Was streng einstudiert werden muss, soll im Ergebnis auf den Punkt genau „funktionieren“. Dass das Ensemble diese artifizielle Untersuchung zu Lebensweisen und -richtlinien nicht als assoziative Kopfgeburt, sondern als dynamisches Tanztheater anbietet, ist die eigentliche Leistung.

 

Was ist wichtiger: Die Form oder der Inhalt? Die Performance-Künstlerinnen von „Berlocken“ erforschen in „Form der Frage“ sich und die Erwartungshaltungen des Publikums. Aus dem Tiefschlaf erwacht, bombardiert „Berlocken“ die Zuschauer in der proppenvollen „Garage“ erst einmal mit „W-Fragen“ aller Art. Antworten gibt es freilich nicht. Statt dessen verlassen die Performce-Künstlerinnen ihre Rahmen, die zeitweise ihre Bewegungen eingrenzen, und gestalten ein Miteinander voller schöner Bilder. Da wird über die Holzgestelle balanciert oder das Gleichgewicht auf die Probe gestellt. Das alles ist schön choreografiert und harmonisch gespielt. Hinzu kommt noch Musik. Mit Geige und Klarinette entsteht ein entspannt-meditativer Soundtrack für eine Performance, die etwas mehr als eine kurzweilige halbe Stunde dauert. Die Form? Nett. Der Inhalt? Okay.

 

Und so geht es weiter beim „Arena“-Festival, das noch bis Sonntag dauert: Heute ist ab 14 Uhr die Koproduktion „If only I had a heart“ beim „CVJM“ zu sehen. Das „Collective Oortocht“ aus Belgien hat mit 15 Studenten der Universität ein Stück erarbeitet, das sich „mit den Ängsten von Menschen und ,Fast-Menschen‘, wie zum Beispiel Robotern oder Zombies beschäftigt“.

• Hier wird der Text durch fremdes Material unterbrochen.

## src/rtl/mem_stage.sv

```systemverilog
// Memory-access stage: turns EXE/MEM load/store requests into word-aligned, byte-strobed bridge transactions.
// Latency: 0 stall for ALU ops; loads/stores stall 2 + ready/done latency cycles. Backpressure: AXI_MEM_stall holds upstream.
module mem_stage (
    input  logic        clk,
    input  logic        rst,
    input  logic        MemRead_reg,
    input  logic        MemWrite_reg,
    input  logic        RegWrite_reg,
    input  logic [2:0]  DataWidth_reg,
    input  logic [4:0]  rd_reg,
    input  logic [31:0] aluResult_reg,
    input  logic [31:0] readData2_reg,
    output logic        dm_req,
    output logic        dm_write,
    output logic [31:0] dm_addr,
    output logic [3:0]  dm_wstrb,
    output logic [31:0] dm_wdata,
    input  logic        dm_ready,
    input  logic        dm_done,
    input  logic [31:0] dm_rdata,
    output logic        AXI_MEM_stall,
    output logic [4:0]  WB_rd,
    output logic        WB_RegWrite,
    output logic [31:0] WB_writeData
);

    typedef enum logic [1:0] {S_IDLE, S_REQ, S_RESP} state_t;

    state_t      state_q, state_d;
    logic        memop, is_store;
    logic        req_q, req_d;
    logic        write_q, write_d;
    logic [31:0] addr_q, addr_d;
    logic [3:0]  wstrb_q, wstrb_d;
    logic [31:0] wdata_q, wdata_d;
    logic [1:0]  off_q, off_d;
    logic [2:0]  width_q, width_d;
    logic [3:0]  st_wstrb;
    logic [31:0] st_wdata;
    logic [7:0]  ld_byte;
    logic [15:0] ld_half;
    logic [31:0] ld_data;
    logic [4:0]  wb_rd_q;
    logic        wb_regwrite_q;
    logic [31:0] wb_data_q;

    assign memop    = MemRead_reg | MemWrite_reg;
    // A request with both flags set is treated as a load.
    assign is_store = MemWrite_reg & ~MemRead_reg;

    always_ff @(posedge clk) begin
        if (rst) begin
            state_q <= S_IDLE;
        end else begin
            state_q <= state_d;
        end
    end

    always_comb begin
        state_d = state_q;
        case (state_q)
            S_IDLE:  if (memop)    state_d = S_REQ;
            S_REQ:   if (dm_ready) state_d = S_RESP;
            S_RESP:  if (dm_done)  state_d = S_IDLE;
            default:               state_d = S_IDLE;
        endcase
    end

    always_comb begin
        st_wstrb = 4'b1111;
        st_wdata = readData2_reg;
        case (DataWidth_reg[1:0])
            2'b00: begin
                st_wstrb = 4'b0001 << aluResult_reg[1:0];
                st_wdata = {4{readData2_reg[7:0]}};
            end
            2'b01: begin
                st_wstrb = aluResult_reg[1] ? 4'b1100 : 4'b0011;
                st_wdata = {2{readData2_reg[15:0]}};
            end
            default: ;
        endcase
    end

    always_comb begin
        req_d   = req_q;
        write_d = write_q;
        addr_d  = addr_q;
        wstrb_d = wstrb_q;
        wdata_d = wdata_q;
        off_d   = off_q;
        width_d = width_q;
        case (state_q)
            S_IDLE: if (memop) begin
                req_d   = 1'b1;
                write_d = is_store;
                addr_d  = {aluResult_reg[31:2], 2'b00};
                wstrb_d = is_store ? st_wstrb : 4'b0000;
                wdata_d = is_store ? st_wdata : 32'h0;
                off_d   = aluResult_reg[1:0];
                width_d = DataWidth_reg;
            end
            S_REQ:  if (dm_ready) req_d = 1'b0;
            default: ;
        endcase
    end

    // Completion is only recognised in RESP, so the EXE/MEM entry advances exactly once.
    assign AXI_MEM_stall = memop & ~((state_q == S_RESP) & dm_done);

    always_ff @(posedge clk) begin
        if (rst) begin
            req_q   <= 1'b0;
            write_q <= 1'b0;
            addr_q  <= 32'h0;
            wstrb_q <= 4'b0000;
            wdata_q <= 32'h0;
            off_q   <= 2'b00;
            width_q <= 3'b000;
        end else begin
            req_q   <= req_d;
            write_q <= write_d;
            addr_q  <= addr_d;
            wstrb_q <= wstrb_d;
            wdata_q <= wdata_d;
            off_q   <= off_d;
            width_q <= width_d;
        end
    end

    always_comb begin
        case (off_q)
            2'd0:    ld_byte = dm_rdata[7:0];
            2'd1:    ld_byte = dm_rdata[15:8];
            2'd2:    ld_byte = dm_rdata[23:16];
            default: ld_byte = dm_rdata[31:24];
        endcase
        ld_half = off_q[1] ? dm_rdata[31:16] : dm_rdata[15:0];
        case (width_q)
            3'b000:  ld_data = {{24{ld_byte[7]}}, ld_byte};
            3'b100:  ld_data = {24'h0, ld_byte};
            3'b001:  ld_data = {{16{ld_half[15]}}, ld_half};
            3'b101:  ld_data = {16'h0, ld_half};
            default: ld_data = dm_rdata;
        endcase
    end

    // WB holds (not bubbles) while stalled so forwarding to the stalled EXE op stays valid.
    always_ff @(posedge clk) begin
        if (rst) begin
            wb_rd_q       <= 5'd0;
            wb_regwrite_q <= 1'b0;
            wb_data_q     <= 32'h0;
        end else if (!AXI_MEM_stall) begin
            wb_rd_q       <= rd_reg;
            wb_regwrite_q <= RegWrite_reg;
            wb_data_q     <= MemRead_reg ? ld_data : aluResult_reg;
        end
    end

    assign dm_req       = req_q;
    assign dm_write     = write_q;
    assign dm_addr      = addr_q;
    assign dm_wstrb     = wstrb_q;
    assign dm_wdata     = wdata_q;
    assign WB_rd        = wb_rd_q;
    assign WB_RegWrite  = wb_regwrite_q;
    assign WB_writeData = wb_data_q;

endmodule
```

Ab 15 Uhr steht Tomas Gonzalez mit „My name is Tomas Gonzalez and we have 60 minutes“ zu sehen. Im Foyer-Café des Markgrafentheaters zeigt ab 16.30 Uhr das Duo „Stang/Strodthoff“ „Nichts“. Die nächste Aufführung folgt ab 18.30 Uhr im Experimentiertheater der Universität. „Cobraanker.cobra“ zeigt „Soft“. Ab 19.30 Uhr wird beim „CVJM“ nochmals die Koproduktion aufgeführt, und ab 20 Uhr ist im Markgrafentheater „Voyager“ von „K.A.U.“ zu sehen.